:: Material for the task ::
************

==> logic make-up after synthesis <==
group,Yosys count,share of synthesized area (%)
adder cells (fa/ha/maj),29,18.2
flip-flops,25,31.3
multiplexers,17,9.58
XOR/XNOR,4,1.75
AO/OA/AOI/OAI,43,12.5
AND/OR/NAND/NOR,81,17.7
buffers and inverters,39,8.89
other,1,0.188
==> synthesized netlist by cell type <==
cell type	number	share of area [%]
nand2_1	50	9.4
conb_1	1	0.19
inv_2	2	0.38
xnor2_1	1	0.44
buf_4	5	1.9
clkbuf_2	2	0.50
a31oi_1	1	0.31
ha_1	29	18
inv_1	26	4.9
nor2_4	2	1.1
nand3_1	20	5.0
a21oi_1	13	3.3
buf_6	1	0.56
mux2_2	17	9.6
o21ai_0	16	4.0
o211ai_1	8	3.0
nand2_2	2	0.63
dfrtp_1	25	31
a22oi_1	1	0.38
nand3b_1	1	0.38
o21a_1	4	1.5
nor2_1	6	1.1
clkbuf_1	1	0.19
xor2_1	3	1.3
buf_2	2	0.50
File: src/common/drumSynth_params.svh
`ifndef DRUMSYNTH_PARAMS_SVH
`define DRUMSYNTH_PARAMS_SVH

// Mesh geometry
`define MESH_ROWS 5                   // Grid rows
`define MESH_COLS 5                   // Grid columns

// Fixed point, 1 sign bit plus fraction
`define FRAC_BITS 17                  // Fraction bits of displacement and coefs

// Damping per key, 17-bit fraction
`define ETA_TONE1 18'h0_0003          // Key 1, long ring
`define ETA_TONE2 18'h0_0400          // Key 2, short thud
`define ETA_TONE3 18'h0_0010          // Key 3, medium

// Tension feedback
`define RHO_0 18'h0_2000              // Base rho, 1/16
`define RHO_MAX 18'h0_8000            // Upper clamp, 1/4 keeps mesh stable
`define RHO_SHIFT 20                  // Scale of squared centre displacement

// Excitation and timing
`define STRIKE_AMP 18'h1_0000         // Centre hit, 0.5
`define MESH_STEP_DIV 4               // Clocks per mesh step
`define BLINK_STEPS 64                // Mesh steps per LED toggle

`endif

File: src/common/ioPkg.sv
package ioPkg;
  // Seven-segment pattern, gfedcba, segment on when low
  typedef logic [6:0] segT;

  // Audio sample for the codec path, two's complement
  typedef logic signed [15:0] sampleT;

  // Keys 1 to 3, pressed when low
  typedef logic [2:0] keyT;

  localparam segT SEG_BLANK = 7'h7F;  // All segments dark
  localparam keyT KEYS_UP = 3'b111;   // Nothing pressed
endpackage
File: src/common/drumSynth_params.svh
`ifndef DRUMSYNTH_PARAMS_SVH
`define DRUMSYNTH_PARAMS_SVH

// Mesh geometry
`define MESH_ROWS 5                   // Grid rows
`define MESH_COLS 5                   // Grid columns

// Fixed point, 1 sign bit plus fraction
`define FRAC_BITS 17                  // Fraction bits of displacement and coefs

// Damping per key, 17-bit fraction
`define ETA_TONE1 18'h0_0003          // Key 1, long ring
`define ETA_TONE2 18'h0_0400          // Key 2, short thud
`define ETA_TONE3 18'h0_0010          // Key 3, medium

// Tension feedback
`define RHO_0 18'h0_2000              // Base rho, 1/16
`define RHO_MAX 18'h0_8000            // Upper clamp, 1/4 keeps mesh stable
`define RHO_SHIFT 20                  // Scale of squared centre displacement

// Excitation and timing
`define STRIKE_AMP 18'h1_0000         // Centre hit, 0.5
`define MESH_STEP_DIV 4               // Clocks per mesh step
`define BLINK_STEPS 64                // Mesh steps per LED toggle

`endif

File: src/common/meshPkg.sv
`include "drumSynth_params.svh"

package meshPkg;
  typedef logic signed [`FRAC_BITS:0] fixT;       // Displacement, s1.17
  typedef logic [`FRAC_BITS:0] coefT;             // rho and eta, u1.17
  typedef logic signed [`FRAC_BITS+2:0] nbrSumT;  // Sum of four neighbours
  typedef logic signed [47:0] prodT;              // Full-width product

  localparam fixT FIX_MAX = {1'b0, {`FRAC_BITS{1'b1}}};  // Just under +1
  localparam fixT FIX_MIN = {1'b1, {`FRAC_BITS{1'b0}}};  // Exactly -1
  localparam coefT COEF_ONE = coefT'(1) << `FRAC_BITS;   // 1.0 as coefficient

  // Product back to fixT, arithmetic shift then clip
  function automatic fixT satShift(input prodT p);
    prodT s;
    s = p >>> `FRAC_BITS;
    if (s > FIX_MAX) return FIX_MAX;
    if (s < FIX_MIN) return FIX_MIN;
    return s[`FRAC_BITS:0];
  endfunction
endpackage

File: src/rhoEffective.sv
`include "drumSynth_params.svh"

module rhoEffective import meshPkg::*; (
  input  logic validOut,
  input  logic arstN,
  input  logic tensionEn,     // Switch, feedback on
  input  fixT  uMid,
  input  logic stepDone,
  output coefT rhoEff         // Used by the following step
);

  logic signed [2*$bits(fixT)-1:0] sq;    // uMid squared, never negative
  logic [$bits(coefT)+1:0] rhoSum;        // Headroom for the add
  coefT rhoNext;

  assign sq = uMid * uMid;
  assign rhoSum = ($bits(rhoSum))'(sq >>> `RHO_SHIFT) + ($bits(rhoSum))'(`RHO_0);

  always_comb begin
    if (!tensionEn) begin
      rhoNext = `RHO_0;                   // Plain membrane
    end else if (rhoSum > ($bits(rhoSum))'(`RHO_MAX)) begin
      rhoNext = `RHO_MAX;                 // Keep update stable
    end else begin
      rhoNext = rhoSum[$bits(coefT)-1:0];
    end
  end

  always_ff @(posedge validOut or negedge arstN) begin
    if (!arstN) begin
      rhoEff <= `RHO_0;
    end else if (stepDone) begin
      rhoEff <= rhoNext;                  // Once per mesh step
    end
  end

endmodule

File: config.mk
export PLATFORM = sky130hd
export DESIGN_NAME = rhoEffective
export DESIGN_NICKNAME = d
export VERILOG_FILES = /design/src/common/meshPkg.sv /design/src/rhoEffective.sv
export VERILOG_INCLUDE_DIRS = /design/src /design/src/common
export SDC_FILE = /design/constraint.sdc
export NUM_CORES = 1
export LEC_CHECK = 0
export BUFFER_PORTS_ARGS = -buffer_cell sky130_fd_sc_hd__buf_4
export CORE_ASPECT_RATIO = 1.4
export CORE_MARGIN = 4
export CORE_UTILIZATION = 30
export CTS_CLUSTER_DIAMETER = 50
export DETAILED_ROUTE_END_ITERATION = 8
export PLACE_DENSITY = 0.46
export SLEW_MARGIN = 20
export SYNTH_ARGS = -nofsm -noshare
export SYNTH_HDL_FRONTEND = slang
export SYNTH_SLANG_ARGS = --single-unit
File: constraint.sdc
create_clock -name validOut -period 0.8 [get_ports validOut]
set_input_delay 0.16 -clock validOut [delete_from_list [all_inputs] [get_ports validOut]]
set_output_delay 0.16 -clock validOut [all_outputs]
set_load 0.03 [all_outputs]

************

:: Aim of the exercise ::
Could you retype every record above exactly as written?

:: Output ::
==> logic make-up after synthesis <==
group,Yosys count,share of synthesized area (%)
adder cells (fa/ha/maj),29,18.2
flip-flops,25,31.3
multiplexers,17,9.58
XOR/XNOR,4,1.75
AO/OA/AOI/OAI,43,12.5
AND/OR/NAND/NOR,81,17.7
buffers and inverters,39,8.89
other,1,0.188
==> synthesized netlist by cell type <==
cell type	number	share of area [%]
nand2_1	50	9.4
conb_1	1	0.19
inv_2	2	0.38
xnor2_1	1	0.44
buf_4	5	1.9
clkbuf_2	2	0.50
a31oi_1	1	0.31
ha_1	29	18
inv_1	26	4.9
nor2_4	2	1.1
nand3_1	20	5.0
a21oi_1	13	3.3
buf_6	1	0.56
mux2_2	17	9.6
o21ai_0	16	4.0
o211ai_1	8	3.0
nand2_2	2	0.63
dfrtp_1	25	31
a22oi_1	1	0.38
nand3b_1	1	0.38
o21a_1	4	1.5
nor2_1	6	1.1
clkbuf_1	1	0.19
xor2_1	3	1.3
buf_2	2	0.50
File: src/common/drumSynth_params.svh
`ifndef DRUMSYNTH_PARAMS_SVH
`define DRUMSYNTH_PARAMS_SVH

// Mesh geometry
`define MESH_ROWS 5                   // Grid rows
`define MESH_COLS 5                   // Grid columns

// Fixed point, 1 sign bit plus fraction
`define FRAC_BITS 17                  // Fraction bits of displacement and coefs

// Damping per key, 17-bit fraction
`define ETA_TONE1 18'h0_0003          // Key 1, long ring
`define ETA_TONE2 18'h0_0400          // Key 2, short thud
`define ETA_TONE3 18'h0_0010          // Key 3, medium

// Tension feedback
`define RHO_0 18'h0_2000              // Base rho, 1/16
`define RHO_MAX 18'h0_8000            // Upper clamp, 1/4 keeps mesh stable
`define RHO_SHIFT 20                  // Scale of squared centre displacement

// Excitation and timing
`define STRIKE_AMP 18'h1_0000         // Centre hit, 0.5
`define MESH_STEP_DIV 4               // Clocks per mesh step
`define BLINK_STEPS 64                // Mesh steps per LED toggle

`endif

File: src/common/ioPkg.sv
package ioPkg;
  // Seven-segment pattern, gfedcba, segment on when low
  typedef logic [6:0] segT;

  // Audio sample for the codec path, two's complement
  typedef logic signed [15:0] sampleT;

  // Keys 1 to 3, pressed when low
  typedef logic [2:0] keyT;

  localparam segT SEG_BLANK = 7'h7F;  // All segments dark
  localparam keyT KEYS_UP = 3'b111;   // Nothing pressed
endpackage
File: src/common/drumSynth_params.svh
`ifndef DRUMSYNTH_PARAMS_SVH
`define DRUMSYNTH_PARAMS_SVH

// Mesh geometry
`define MESH_ROWS 5                   // Grid rows
`define MESH_COLS 5                   // Grid columns

// Fixed point, 1 sign bit plus fraction
`define FRAC_BITS 17                  // Fraction bits of displacement and coefs

// Damping per key, 17-bit fraction
`define ETA_TONE1 18'h0_0003          // Key 1, long ring
`define ETA_TONE2 18'h0_0400          // Key 2, short thud
`define ETA_TONE3 18'h0_0010          // Key 3, medium

// Tension feedback
`define RHO_0 18'h0_2000              // Base rho, 1/16
`define RHO_MAX 18'h0_8000            // Upper clamp, 1/4 keeps mesh stable
`define RHO_SHIFT 20                  // Scale of squared centre displacement

// Excitation and timing
`define STRIKE_AMP 18'h1_0000         // Centre hit, 0.5
`define MESH_STEP_DIV 4               // Clocks per mesh step
`define BLINK_STEPS 64                // Mesh steps per LED toggle

`endif

File: src/common/meshPkg.sv
`include "drumSynth_params.svh"

package meshPkg;
  typedef logic signed [`FRAC_BITS:0] fixT;       // Displacement, s1.17
  typedef logic [`FRAC_BITS:0] coefT;             // rho and eta, u1.17
  typedef logic signed [`FRAC_BITS+2:0] nbrSumT;  // Sum of four neighbours
  typedef logic signed [47:0] prodT;              // Full-width product

  localparam fixT FIX_MAX = {1'b0, {`FRAC_BITS{1'b1}}};  // Just under +1
  localparam fixT FIX_MIN = {1'b1, {`FRAC_BITS{1'b0}}};  // Exactly -1
  localparam coefT COEF_ONE = coefT'(1) << `FRAC_BITS;   // 1.0 as coefficient

  // Product back to fixT, arithmetic shift then clip
  function automatic fixT satShift(input prodT p);
    prodT s;
    s = p >>> `FRAC_BITS;
    if (s > FIX_MAX) return FIX_MAX;
    if (s < FIX_MIN) return FIX_MIN;
    return s[`FRAC_BITS:0];
  endfunction
endpackage

File: src/rhoEffective.sv
`include "drumSynth_params.svh"

module rhoEffective import meshPkg::*; (
  input  logic validOut,
  input  logic arstN,
  input  logic tensionEn,     // Switch, feedback on
  input  fixT  uMid,
  input  logic stepDone,
  output coefT rhoEff         // Used by the following step
);

  logic signed [2*$bits(fixT)-1:0] sq;    // uMid squared, never negative
  logic [$bits(coefT)+1:0] rhoSum;        // Headroom for the add
  coefT rhoNext;

  assign sq = uMid * uMid;
  assign rhoSum = ($bits(rhoSum))'(sq >>> `RHO_SHIFT) + ($bits(rhoSum))'(`RHO_0);

  always_comb begin
    if (!tensionEn) begin
      rhoNext = `RHO_0;                   // Plain membrane
    end else if (rhoSum > ($bits(rhoSum))'(`RHO_MAX)) begin
      rhoNext = `RHO_MAX;                 // Keep update stable
    end else begin
      rhoNext = rhoSum[$bits(coefT)-1:0];
    end
  end

  always_ff @(posedge validOut or negedge arstN) begin
    if (!arstN) begin
      rhoEff <= `RHO_0;
    end else if (stepDone) begin
      rhoEff <= rhoNext;                  // Once per mesh step
    end
  end

endmodule

File: config.mk
export PLATFORM = sky130hd
export DESIGN_NAME = rhoEffective
export DESIGN_NICKNAME = d
export VERILOG_FILES = /design/src/common/meshPkg.sv /design/src/rhoEffective.sv
export VERILOG_INCLUDE_DIRS = /design/src /design/src/common
export SDC_FILE = /design/constraint.sdc
export NUM_CORES = 1
export LEC_CHECK = 0
export BUFFER_PORTS_ARGS = -buffer_cell sky130_fd_sc_hd__buf_4
export CORE_ASPECT_RATIO = 1.4
export CORE_MARGIN = 4
export CORE_UTILIZATION = 30
export CTS_CLUSTER_DIAMETER = 50
export DETAILED_ROUTE_END_ITERATION = 8
export PLACE_DENSITY = 0.46
export SLEW_MARGIN = 20
export SYNTH_ARGS = -nofsm -noshare
export SYNTH_HDL_FRONTEND = slang
export SYNTH_SLANG_ARGS = --single-unit
File: constraint.sdc
create_clock -name validOut -period 0.8 [get_ports validOut]
set_input_delay 0.16 -clock validOut [delete_from_list [all_inputs] [get_ports validOut]]
set_output_delay 0.16 -clock validOut [all_outputs]
set_load 0.03 [all_outputs]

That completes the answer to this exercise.